Problem to work on
Reproduce exactly the lines below from the one containing "stage / registers" through the one containing "5_1_grt: 0.00179 / 0.00133 / 0.00131", including both, and nothing else.

..............................

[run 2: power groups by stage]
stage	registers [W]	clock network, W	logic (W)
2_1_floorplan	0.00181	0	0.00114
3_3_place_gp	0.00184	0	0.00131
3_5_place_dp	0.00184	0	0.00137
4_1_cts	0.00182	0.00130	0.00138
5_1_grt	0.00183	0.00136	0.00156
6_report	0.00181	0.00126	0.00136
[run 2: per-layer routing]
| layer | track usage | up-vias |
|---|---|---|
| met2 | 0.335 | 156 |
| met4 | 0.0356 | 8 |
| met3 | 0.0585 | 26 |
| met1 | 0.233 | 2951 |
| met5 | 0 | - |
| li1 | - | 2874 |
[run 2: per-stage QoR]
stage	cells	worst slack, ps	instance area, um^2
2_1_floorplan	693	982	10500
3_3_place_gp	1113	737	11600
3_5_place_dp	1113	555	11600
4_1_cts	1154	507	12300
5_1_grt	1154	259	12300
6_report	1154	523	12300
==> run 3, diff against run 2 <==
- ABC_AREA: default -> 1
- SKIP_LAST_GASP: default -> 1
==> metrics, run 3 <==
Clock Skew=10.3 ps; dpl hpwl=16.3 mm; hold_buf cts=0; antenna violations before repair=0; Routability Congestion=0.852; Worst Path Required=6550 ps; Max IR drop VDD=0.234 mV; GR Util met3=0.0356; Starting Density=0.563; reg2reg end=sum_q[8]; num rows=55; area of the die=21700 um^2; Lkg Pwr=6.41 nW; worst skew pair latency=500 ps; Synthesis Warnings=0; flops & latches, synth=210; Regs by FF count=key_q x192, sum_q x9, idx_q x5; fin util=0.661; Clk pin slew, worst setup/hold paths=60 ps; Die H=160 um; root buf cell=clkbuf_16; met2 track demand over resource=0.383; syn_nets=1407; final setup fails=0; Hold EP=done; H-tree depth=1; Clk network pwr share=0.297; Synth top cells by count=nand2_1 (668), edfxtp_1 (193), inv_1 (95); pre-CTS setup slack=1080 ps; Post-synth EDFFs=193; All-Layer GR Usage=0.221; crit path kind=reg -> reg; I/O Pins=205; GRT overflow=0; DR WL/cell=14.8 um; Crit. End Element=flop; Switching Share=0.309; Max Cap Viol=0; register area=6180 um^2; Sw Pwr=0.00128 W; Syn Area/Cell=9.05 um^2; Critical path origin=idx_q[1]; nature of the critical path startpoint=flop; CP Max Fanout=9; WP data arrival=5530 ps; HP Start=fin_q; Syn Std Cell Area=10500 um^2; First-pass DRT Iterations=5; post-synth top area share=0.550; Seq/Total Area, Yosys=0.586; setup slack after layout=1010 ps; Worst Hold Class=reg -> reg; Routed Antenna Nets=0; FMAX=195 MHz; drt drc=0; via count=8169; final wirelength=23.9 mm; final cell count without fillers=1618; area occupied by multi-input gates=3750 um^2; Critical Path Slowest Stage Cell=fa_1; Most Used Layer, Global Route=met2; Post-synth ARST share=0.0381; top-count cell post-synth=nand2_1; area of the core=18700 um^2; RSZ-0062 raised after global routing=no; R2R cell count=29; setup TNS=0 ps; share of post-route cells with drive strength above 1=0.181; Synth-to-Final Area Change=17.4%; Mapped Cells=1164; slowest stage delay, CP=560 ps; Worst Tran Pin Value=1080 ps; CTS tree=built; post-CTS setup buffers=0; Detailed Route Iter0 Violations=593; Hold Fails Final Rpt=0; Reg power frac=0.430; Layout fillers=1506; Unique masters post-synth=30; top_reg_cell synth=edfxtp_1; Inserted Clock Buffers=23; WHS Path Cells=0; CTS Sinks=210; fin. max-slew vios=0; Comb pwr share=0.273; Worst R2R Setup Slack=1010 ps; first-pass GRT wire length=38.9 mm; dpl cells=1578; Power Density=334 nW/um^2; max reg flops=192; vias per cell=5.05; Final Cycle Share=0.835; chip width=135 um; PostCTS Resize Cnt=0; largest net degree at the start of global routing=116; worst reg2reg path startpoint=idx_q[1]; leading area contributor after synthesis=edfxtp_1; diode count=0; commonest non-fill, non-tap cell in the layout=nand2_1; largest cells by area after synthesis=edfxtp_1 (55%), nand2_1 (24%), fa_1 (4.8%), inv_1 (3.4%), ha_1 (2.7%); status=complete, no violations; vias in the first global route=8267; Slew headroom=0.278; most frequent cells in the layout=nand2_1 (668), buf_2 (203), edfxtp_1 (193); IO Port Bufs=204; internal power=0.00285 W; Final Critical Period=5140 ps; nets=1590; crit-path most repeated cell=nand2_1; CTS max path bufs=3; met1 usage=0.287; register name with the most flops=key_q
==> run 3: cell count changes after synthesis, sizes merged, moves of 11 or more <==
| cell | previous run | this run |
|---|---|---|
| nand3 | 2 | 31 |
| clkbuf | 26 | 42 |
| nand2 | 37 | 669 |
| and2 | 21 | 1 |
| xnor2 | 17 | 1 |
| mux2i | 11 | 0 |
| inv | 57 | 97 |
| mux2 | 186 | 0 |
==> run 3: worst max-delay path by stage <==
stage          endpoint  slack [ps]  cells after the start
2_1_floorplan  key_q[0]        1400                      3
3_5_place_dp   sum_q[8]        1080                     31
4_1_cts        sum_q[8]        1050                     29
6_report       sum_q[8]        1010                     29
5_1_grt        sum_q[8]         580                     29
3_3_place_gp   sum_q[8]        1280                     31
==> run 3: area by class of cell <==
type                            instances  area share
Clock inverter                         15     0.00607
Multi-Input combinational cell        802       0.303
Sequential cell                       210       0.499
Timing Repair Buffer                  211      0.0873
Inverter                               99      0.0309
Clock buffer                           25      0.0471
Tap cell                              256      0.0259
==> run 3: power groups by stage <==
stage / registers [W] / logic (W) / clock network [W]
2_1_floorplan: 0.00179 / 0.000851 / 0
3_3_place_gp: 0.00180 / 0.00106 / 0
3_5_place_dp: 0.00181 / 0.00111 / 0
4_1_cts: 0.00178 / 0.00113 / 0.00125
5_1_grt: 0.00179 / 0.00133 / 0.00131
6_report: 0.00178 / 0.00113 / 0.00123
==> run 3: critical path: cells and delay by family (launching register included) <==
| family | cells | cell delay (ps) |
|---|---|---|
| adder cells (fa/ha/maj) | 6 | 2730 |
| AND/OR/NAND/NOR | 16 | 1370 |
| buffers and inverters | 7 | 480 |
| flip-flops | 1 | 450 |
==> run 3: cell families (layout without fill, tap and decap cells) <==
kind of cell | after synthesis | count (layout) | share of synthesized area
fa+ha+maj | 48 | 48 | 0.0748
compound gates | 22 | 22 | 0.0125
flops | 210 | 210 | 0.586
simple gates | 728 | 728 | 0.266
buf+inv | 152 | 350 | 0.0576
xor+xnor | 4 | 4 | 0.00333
## src/sv/gcdlcm_pkg.sv

```systemverilog
`default_nettype none

package gcdlcm_pkg;

   localparam int unsigned FIELD_WIDTH           = 32;
   localparam int unsigned MULTIPLE_WIDTH        = 2 * FIELD_WIDTH;
   localparam int unsigned OPERAND_WIDTH_DEFAULT = 32;

endpackage : gcdlcm_pkg

`default_nettype wire

```

## src/sv/gcd_and_lcm_top.sv

```systemverilog
// Each division runs on the shared restoring divider; an item takes one division per
// Euclid remainder step (at most 46 at 32 bits), one for a / gcd, then a shift-and-add
// multiply into the result beat; when both operands are zero no division is run.
// Throughput: one item at a time; busy stays high until the result strobe is raised.
// The receiver cannot stall: rsp_valid is high for exactly one cycle per item.
// Reset: synchronous, active high; returns to idle and drops any item at work.
`default_nettype none

module gcd_and_lcm_top #(
   parameter int unsigned OPERAND_WIDTH = gcdlcm_pkg::OPERAND_WIDTH_DEFAULT
) (
   input  wire logic                                  clock,
   input  wire logic                                  reset,
   input  wire logic                                  start,
   output logic                                       busy,
   input  wire logic [gcdlcm_pkg::FIELD_WIDTH-1:0]    req_first_operand,
   input  wire logic [gcdlcm_pkg::FIELD_WIDTH-1:0]    req_second_operand,
   output logic                                       rsp_valid,
   output logic [gcdlcm_pkg::FIELD_WIDTH-1:0]         rsp_divisor,
   output logic [gcdlcm_pkg::MULTIPLE_WIDTH-1:0]      rsp_multiple
);

   localparam int unsigned W     = OPERAND_WIDTH;
   localparam int unsigned CNT_W = $clog2(W);

   typedef enum logic [2:0] {
      ST_IDLE,
      ST_CHECK,
      ST_EUCLID,
      ST_DIVQ,
      ST_MUL
   } state_type;

   state_type        state_ff;
   logic [W-1:0]     a_ff, b_ff;
   logic [W-1:0]     x_ff, y_ff;
   logic [W-1:0]     g_ff;
   logic [2*W-1:0]   mcand_ff;
   logic [W-1:0]     mplier_ff;
   logic [2*W-1:0]   acc_ff, acc_in;
   logic [CNT_W-1:0] cnt_ff;
   logic             valid_ff;

   logic             div_start;
   logic [W-1:0]     div_dividend;
   logic [W-1:0]     div_divisor;
   logic             div_done;
   logic [W-1:0]     div_quotient;
   logic [W-1:0]     div_remainder;

   logic             accept;

   assign accept = start && (state_ff == ST_IDLE);

   // a Euclid step while y is non-zero, otherwise a / gcd unless the gcd is zero
   always_comb begin
      div_start    = 1'b0;
      div_dividend = x_ff;
      div_divisor  = y_ff;
      if (state_ff == ST_CHECK) begin
         if (y_ff != '0) begin
            div_start = 1'b1;
         end else begin
            div_start    = (x_ff != '0);
            div_dividend = a_ff;
            div_divisor  = x_ff;
         end
      end
   end

   assign acc_in = acc_ff + (mplier_ff[0] ? mcand_ff : '0);

   gcdlcm_div #(
      .OPERAND_WIDTH(W)
   ) u_div (
      .clock    (clock),
      .reset    (reset),
      .start    (div_start),
      .dividend (div_dividend),
      .divisor  (div_divisor),
      .done     (div_done),
      .quotient (div_quotient),
      .remainder(div_remainder)
   );

   always_ff @(posedge clock) begin
      if (reset) begin
         state_ff <= ST_IDLE;
         valid_ff <= 1'b0;
      end else begin
         valid_ff <= 1'b0;
         case (state_ff)
            ST_IDLE: begin
               if (accept) begin
                  a_ff     <= req_first_operand[W-1:0];
                  b_ff     <= req_second_operand[W-1:0];
                  x_ff     <= req_first_operand[W-1:0];
                  y_ff     <= req_second_operand[W-1:0];
                  state_ff <= ST_CHECK;
               end
            end
            ST_CHECK: begin
               if (y_ff != '0) begin
                  state_ff <= ST_EUCLID;
               end else if (x_ff != '0) begin
                  g_ff     <= x_ff;
                  state_ff <= ST_DIVQ;
               end else begin
                  // both operands zero: no division
                  g_ff     <= '0;
                  acc_ff   <= '0;
                  valid_ff <= 1'b1;
                  state_ff <= ST_IDLE;
               end
            end
            ST_EUCLID: begin
               if (div_done) begin
                  x_ff     <= y_ff;
                  y_ff     <= div_remainder;
                  state_ff <= ST_CHECK;
               end
            end
            ST_DIVQ: begin
               if (div_done) begin
                  mcand_ff  <= {{W{1'b0}}, div_quotient};
                  mplier_ff <= b_ff;
                  acc_ff    <= '0;
                  cnt_ff    <= '0;
                  state_ff  <= ST_MUL;
               end
            end
            ST_MUL: begin
               acc_ff    <= acc_in;
               mcand_ff  <= {mcand_ff[2*W-2:0], 1'b0};
               mplier_ff <= {1'b0, mplier_ff[W-1:1]};
               cnt_ff    <= cnt_ff + CNT_W'(1);
               if (cnt_ff == CNT_W'(W - 1)) begin
                  valid_ff <= 1'b1;
                  state_ff <= ST_IDLE;
               end
            end
            default: begin
               state_ff <= ST_IDLE;
            end
         endcase
      end
   end

   always_comb begin
      rsp_divisor         = '0;
      rsp_divisor[W-1:0]  = g_ff;
      rsp_multiple        = '0;
      rsp_multiple[2*W-1:0] = acc_ff;
   end

   assign busy      = (state_ff != ST_IDLE);
   assign rsp_valid = valid_ff;

   a_accept_busy: assert property (@(posedge clock) disable iff (reset)
      (start && !busy) |=> busy)
      else $error("busy not raised after an accepted beat");

   a_single_strobe: assert property (@(posedge clock) disable iff (reset)
      rsp_valid |=> !rsp_valid)
      else $error("result strobe held for more than one cycle");

   a_zero_gcd: assert property (@(posedge clock) disable iff (reset)
      (rsp_valid && (rsp_divisor == '0)) |-> (rsp_multiple == '0))
      else $error("non-zero multiple with zero divisor");

   a_div_owner: assert property (@(posedge clock) disable iff (reset)
      div_done |-> ((state_ff == ST_EUCLID) || (state_ff == ST_DIVQ)))
      else $error("divider finished outside a division state");

endmodule : gcd_and_lcm_top

`default_nettype wire

```

## src/sv/gcdlcm_div.sv

```systemverilog
`default_nettype none

module gcdlcm_div #(
   parameter int unsigned OPERAND_WIDTH = gcdlcm_pkg::OPERAND_WIDTH_DEFAULT
) (
   input  wire logic                     clock,
   input  wire logic                     reset,
   input  wire logic                     start,
   input  wire logic [OPERAND_WIDTH-1:0] dividend,
   input  wire logic [OPERAND_WIDTH-1:0] divisor,
   output logic                          done,
   output logic [OPERAND_WIDTH-1:0]      quotient,
   output logic [OPERAND_WIDTH-1:0]      remainder
);

   localparam int unsigned CNT_W = $clog2(OPERAND_WIDTH);

   logic [OPERAND_WIDTH-1:0] rem_ff, rem_in;
   logic [OPERAND_WIDTH-1:0] quo_ff, quo_in;
   logic [OPERAND_WIDTH-1:0] dvs_ff;
   logic [CNT_W-1:0]         cnt_ff;
   logic                     run_ff;
   logic                     done_ff;

   logic [OPERAND_WIDTH:0]   trial;
   logic [OPERAND_WIDTH:0]   diff;
   logic                     fits;

   // one restoring step: bring down the next dividend bit, subtract if it fits
   always_comb begin
      trial  = {rem_ff, quo_ff[OPERAND_WIDTH-1]};
      diff   = trial - {1'b0, dvs_ff};
      fits   = (trial >= {1'b0, dvs_ff});
      rem_in = fits ? diff[OPERAND_WIDTH-1:0] : trial[OPERAND_WIDTH-1:0];
      quo_in = {quo_ff[OPERAND_WIDTH-2:0], fits};
   end

   always_ff @(posedge clock) begin
      if (reset) begin
         run_ff  <= 1'b0;
         done_ff <= 1'b0;
         cnt_ff  <= '0;
      end else begin
         done_ff <= 1'b0;
         if (start) begin
            rem_ff <= '0;
            quo_ff <= dividend;
            dvs_ff <= divisor;
            cnt_ff <= '0;
            run_ff <= 1'b1;
         end else if (run_ff) begin
            rem_ff <= rem_in;
            quo_ff <= quo_in;
            cnt_ff <= cnt_ff + CNT_W'(1);
            if (cnt_ff == CNT_W'(OPERAND_WIDTH - 1)) begin
               run_ff  <= 1'b0;
               done_ff <= 1'b1;
            end
         end
      end
   end

   assign done      = done_ff;
   assign quotient  = quo_ff;
   assign remainder = rem_ff;

endmodule : gcdlcm_div

`default_nettype wire

```
File: src/hw/rtl/lcp_pkg.sv
// Package: widths, gate codes, activation tables and helpers of the LSTM pointwise core.
`timescale 1ns / 1ps

package lcp_pkg;

  // Number format and geometry
  localparam int FRAC_BITS   = 12;
  localparam int STREAMS     = 16;
  localparam int UNITS       = 64;
  localparam int DATA_W      = 16;
  localparam int SUM_W       = DATA_W + 1;
  localparam int SLOT_W      = 10;
  localparam int STORE_DEPTH = 1 << SLOT_W;
  localparam int CELL_SLOTS  = (STREAMS * UNITS < STORE_DEPTH) ? STREAMS * UNITS : STORE_DEPTH;
  localparam int HID_W       = 14;
  localparam int DATA_MAX    = (1 << (DATA_W - 1)) - 1;
  localparam int DATA_MIN    = -(1 << (DATA_W - 1));
  localparam int HID_MAX     = (1 << (HID_W - 1)) - 1;
  localparam int HID_MIN     = -(1 << (HID_W - 1));
  localparam int ONE_GATE    = 1 << FRAC_BITS;
  localparam int ROUND_HALF  = 1 << (FRAC_BITS - 1);

  // Activation tables
  localparam int ROM_SIZE   = 256;
  localparam int IDX_W      = 8;
  localparam int GATE_W     = FRAC_BITS + 2;
  localparam int IDX_U_W    = 20;
  localparam int IDX_SHIFT  = FRAC_BITS - 4;
  localparam int IDX_OFFSET = (8 << FRAC_BITS) + (1 << (FRAC_BITS - 5));

  // Datapath widths
  localparam int PF_W   = GATE_W + DATA_W;
  localparam int PIG_W  = 2 * GATE_W;
  localparam int ACC_W  = PF_W + 2;
  localparam int HP_W   = 2 * GATE_W;
  localparam int HACC_W = HP_W + 1;

  // Stages from input register to output register
  localparam int PIPE_DEPTH = 7;

  // Gate codes
  localparam int NUM_GATES = 4;
  localparam int GATE_I    = 0;
  localparam int GATE_F    = 1;
  localparam int GATE_O    = 2;
  localparam int GATE_G    = 3;

  typedef logic signed [GATE_W-1:0] gate_t;
  typedef logic [ROM_SIZE-1:0][GATE_W-1:0] rom_t;

  typedef struct packed {
    logic [NUM_GATES-1:0][IDX_W-1:0] idx;
    logic                            sat;
  } pre_t;

  typedef struct packed {
    logic              en;
    logic [SLOT_W-1:0] addr;
    logic [DATA_W-1:0] data;
  } mem_wr_t;

  localparam logic [63:0] ONE_Q31 = 64'd1 << 31;

  // Shift-subtract quotient, used only while building the tables.
  function automatic logic [63:0] udiv64(input logic [63:0] num, input logic [63:0] den);
    logic [63:0] quo;
    logic [63:0] rem;
    quo = '0;
    rem = '0;
    for (int i = 63; i >= 0; i--) begin
      rem = {rem[62:0], num[i]};
      if (rem >= den) begin
        rem    = rem - den;
        quo[i] = 1'b1;
      end
    end
    return quo;
  endfunction

  // round(num / den) at FRAC_BITS fraction bits
  function automatic logic [63:0] ratio_q(input logic [63:0] num, input logic [63:0] den);
    return udiv64((num << (FRAC_BITS + 1)) + den, den << 1);
  endfunction

  // Entry k stands for x = -8 + k/16; exp(-j/16) built by repeated rounded products.
  function automatic rom_t build_rom(input logic want_tanh);
    logic [63:0] e [ROM_SIZE+1];
    logic [63:0] term;
    logic [63:0] sum;
    logic [63:0] step;
    logic [63:0] t;
    logic [63:0] v;
    int          m;
    int          a;
    rom_t        rom;
    term = 64'd1 << 62;
    sum  = term;
    for (int n = 1; n <= 12; n++) begin
      term = udiv64(term, 64'(16 * n));
      if ((n & 1) != 0) sum = sum - term;
      else sum = sum + term;
    end
    step = (sum + (64'd1 << 30)) >> 31;
    e[0] = ONE_Q31;
    for (int j = 1; j <= ROM_SIZE; j++) begin
      e[j] = (e[j-1] * step + (64'd1 << 30)) >> 31;
    end
    for (int k = 0; k < ROM_SIZE; k++) begin
      m = k - ROM_SIZE / 2;
      a = (m < 0) ? -m : m;
      if (want_tanh) begin
        t = ratio_q(ONE_Q31 - e[2*a], ONE_Q31 + e[2*a]);
        v = (m < 0) ? -t : t;
      end else if (m >= 0) begin
        v = ratio_q(ONE_Q31, ONE_Q31 + e[a]);
      end else begin
        v = ratio_q(e[a], ONE_Q31 + e[a]);
      end
      rom[k] = GATE_W'(v);
    end
    return rom;
  endfunction

  localparam rom_t SIG_ROM  = build_rom(1'b0);
  localparam rom_t TANH_ROM = build_rom(1'b1);

  function automatic gate_t sig_lut(input logic [IDX_W-1:0] idx);
    return gate_t'(SIG_ROM[idx]);
  endfunction

  function automatic gate_t tanh_lut(input logic [IDX_W-1:0] idx);
    return gate_t'(TANH_ROM[idx]);
  endfunction

  // Table index: round(16*x) + 128, ties upward, clamped to the table.
  function automatic logic [IDX_W-1:0] rom_index(input logic signed [DATA_W-1:0] x);
    logic signed [IDX_U_W-1:0] u;
    logic        [IDX_U_W-1:0] sh;
    u  = IDX_U_W'(x) + IDX_U_W'(IDX_OFFSET);
    sh = IDX_U_W'(u >>> IDX_SHIFT);
    if (u < 0) return '0;
    else if (sh > IDX_U_W'(ROM_SIZE - 1)) return '1;
    else return sh[IDX_W-1:0];
  endfunction

endpackage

..............................

Response to the exercise
stage / registers [W] / logic (W) / clock network [W]
2_1_floorplan: 0.00179 / 0.000851 / 0
3_3_place_gp: 0.00180 / 0.00106 / 0
3_5_place_dp: 0.00181 / 0.00111 / 0
4_1_cts: 0.00178 / 0.00113 / 0.00125
5_1_grt: 0.00179 / 0.00133 / 0.00131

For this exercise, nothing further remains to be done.